Type and amount of salts and surfactants can

control the lag time of drug release by changing the

solubility of this polymer. The influence of both

could be explained by lowering the critical point

solution temperature (LCST) or inverse phase

transition temperature of the polymer. As the

temperature increases beyond the LCST, polymer

become insoluble and phase separation occurs.

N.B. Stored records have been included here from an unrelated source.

File: config.mk
export PLATFORM = sky130hd
export DESIGN_NAME = printer_port_floppy_pin_mux
export DESIGN_NICKNAME = d
export VERILOG_FILES = /design/src/design/pin_mux_pkg.sv /design/src/design/pin_mux_cfg_regs.sv /design/src/design/printer_port_floppy_pin_mux.sv
export VERILOG_INCLUDE_DIRS = /design/src /design/src/design
export SDC_FILE = /design/constraint.sdc
export NUM_CORES = 1
export LEC_CHECK = 0
export ABC_AREA = 1
export BUFFER_PORTS_ARGS = -buffer_cell sky130_fd_sc_hd__buf_2
export CAP_MARGIN = 20
export CORE_MARGIN = 4
export CORE_UTILIZATION = 31
export CTS_CLUSTER_SIZE = 10
export DETAILED_ROUTE_END_ITERATION = 8
export PLACE_DENSITY = 0.66
export SYNTH_ARGS = -nofsm -noshare
export SYNTH_HDL_FRONTEND = slang
export SYNTH_SLANG_ARGS = --single-unit
File: constraint.sdc
create_clock -name I_CORE_CLK -period 1.4 [get_ports I_CORE_CLK]
set_input_delay 0.21 -clock I_CORE_CLK [delete_from_list [all_inputs] [get_ports I_CORE_CLK]]
set_output_delay 0.21 -clock I_CORE_CLK [all_outputs]
set_load 0.01 [all_outputs]
File: src/design/pin_mux_consts.svh
// Purpose: offsets, field positions, reset values and pin indices
// Assumes: byte addresses on a 32-bit classic wishbone bus
// Notes: config registers are eight bits wide in the low lane, status sixteen
`ifndef PIN_MUX_CONSTS_SVH
`define PIN_MUX_CONSTS_SVH

// register byte offsets
`define PM_OFS_MODE_SEL 8'h00
`define PM_OFS_EXT_CFG 8'h04
`define PM_OFS_FDC_CFG 8'h08
`define PM_OFS_CLK_CFG 8'h0c
`define PM_OFS_STATUS 8'h10

// fields and codes
`define PM_BIT_ALT_EN 0
`define PM_EXT_ONE 2'h1
`define PM_EXT_TWO 2'h2
`define PM_BIT_PULL_DIS 7
`define PM_BIT_CLK48 0
`define PM_RST_REG 8'h00

// native open-drain floppy pins
`define PM_OD_DENSITY 0
`define PM_OD_MOTOR0 1
`define PM_OD_DRIVE_B 2
`define PM_OD_DRIVE_A 3
`define PM_OD_MOTOR1 4
`define PM_OD_DIR 5
`define PM_OD_STEP 6
`define PM_OD_WSTREAM 7
`define PM_OD_WGATE 8
`define PM_OD_SIDE 9

// printer status pins: online, paper, busy, ack_n, err_n
`define PM_ST_ONLINE 0
`define PM_ST_PAPER 1
`define PM_ST_BUSY 2
`define PM_ST_ACK 3
`define PM_ST_ERR 4
`define PM_PRN_IDLE 5'h1c

// printer control pins: strobe, autolf, select-in, init
`define PM_CT_STROBE 0
`define PM_CT_AUTOLF 1
`define PM_CT_SELIN 2
`define PM_CT_INIT 3

// sense order: index, outer track, wprot, rdata, media change
`define PM_SN_INDEX 0
`define PM_SN_TRACK0 1

`endif

File: src/design/pin_mux_pkg.sv
// Purpose: types shared by the pin multiplexer files
// Assumes: nothing
// Notes: mode codes follow a gray path
package pin_mux_pkg;
    typedef enum logic [1:0] {
        M_PRINTER = 2'h0,
        M_EXT_ONE = 2'h1,
        M_EXT_TWO = 2'h3
    } mode_t;
    typedef logic [7:0] cfg_t;
endpackage

File: src/design/pin_mux_cfg_regs.sv
// Purpose: classic wishbone slave holding the configuration registers
// Assumes: single classic cycles, one answer per request
// Notes: ack one cycle after request; unmapped reads zero
`include "pin_mux_consts.svh"

module pin_mux_cfg_regs
    import pin_mux_pkg::*;
(
    // clock and reset
    input wire logic i_clk,
    input wire logic i_rstn,
    // wishbone
    input wire logic i_cyc,
    input wire logic i_stb,
    input wire logic i_we,
    input wire logic [7:0] i_adr,
    input wire logic [3:0] i_sel,
    input wire logic [31:0] i_dat,
    output logic [31:0] o_dat,
    output logic o_ack,
    // register contents and readback
    input wire logic [15:0] i_status,
    output pin_mux_pkg::cfg_t o_mode_sel,
    output pin_mux_pkg::cfg_t o_ext_cfg,
    output pin_mux_pkg::cfg_t o_fdc_cfg,
    output pin_mux_pkg::cfg_t o_clk_cfg
);
    logic req;
    logic wr;
    logic [31:0] rd_nxt;

    assign req = i_cyc & i_stb & ~o_ack;
    // write lands on the edge at which the master sees ack
    assign wr = i_cyc & i_stb & o_ack & i_we & i_sel[0];

    always_ff @(posedge i_clk or negedge i_rstn) begin
        if (!i_rstn) begin
            o_ack <= 1'b0;
        end else begin
            o_ack <= req;
        end
    end

    always_ff @(posedge i_clk or negedge i_rstn) begin
        if (!i_rstn) begin
            o_mode_sel <= `PM_RST_REG;
            o_ext_cfg <= `PM_RST_REG;
            o_fdc_cfg <= `PM_RST_REG;
            o_clk_cfg <= `PM_RST_REG;
        end else if (wr) begin
            case (i_adr)
                `PM_OFS_MODE_SEL: o_mode_sel <= i_dat[7:0];
                `PM_OFS_EXT_CFG: o_ext_cfg <= i_dat[7:0];
                `PM_OFS_FDC_CFG: o_fdc_cfg <= i_dat[7:0];
                `PM_OFS_CLK_CFG: o_clk_cfg <= i_dat[7:0];
                default: o_clk_cfg <= o_clk_cfg;
            endcase
        end
    end

    always_comb begin
        rd_nxt = 32'h0;
        case (i_adr)
            `PM_OFS_MODE_SEL: rd_nxt[7:0] = o_mode_sel;
            `PM_OFS_EXT_CFG: rd_nxt[7:0] = o_ext_cfg;
            `PM_OFS_FDC_CFG: rd_nxt[7:0] = o_fdc_cfg;
            `PM_OFS_CLK_CFG: rd_nxt[7:0] = o_clk_cfg;
            `PM_OFS_STATUS: rd_nxt[15:0] = i_status;
            default: rd_nxt = 32'h0;
        endcase
    end

    always_ff @(posedge i_clk or negedge i_rstn) begin
        if (!i_rstn) begin
            o_dat <= 32'h0;
        end else if (req) begin
            o_dat <= rd_nxt;
        end
    end
endmodule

Below this temperature, the polymer is soluble in

aqueous media and the polymer chains are

extended and surrounded by water.[8]

E) pH controlled release : A delayed release

system using enteric polymers as a coating can

provide site-specific drug delivery especially for

colon. This system has attracted a great interest for

the local treatment of a variety of bowel diseases

and for improving systemic absorption of

therapeutic agents susceptible to enzyme digestion

in the upper gastrointestinal (GI) tract, while time

controlled release can not achieve owing to large

variations in gastric emptying time. Fukui et al.

(2001a) have prepared the compression-coated

tablets of diltiazem hydrochloride intended for the

colon targeting[.9]

.

F) Microbial controlled release: A delayed release

system may be aimed for colon drug targeting. This

system is based on the degradation of the

polymeric compression-coat by specific enzymes

produced by entero-bacteria in the colon.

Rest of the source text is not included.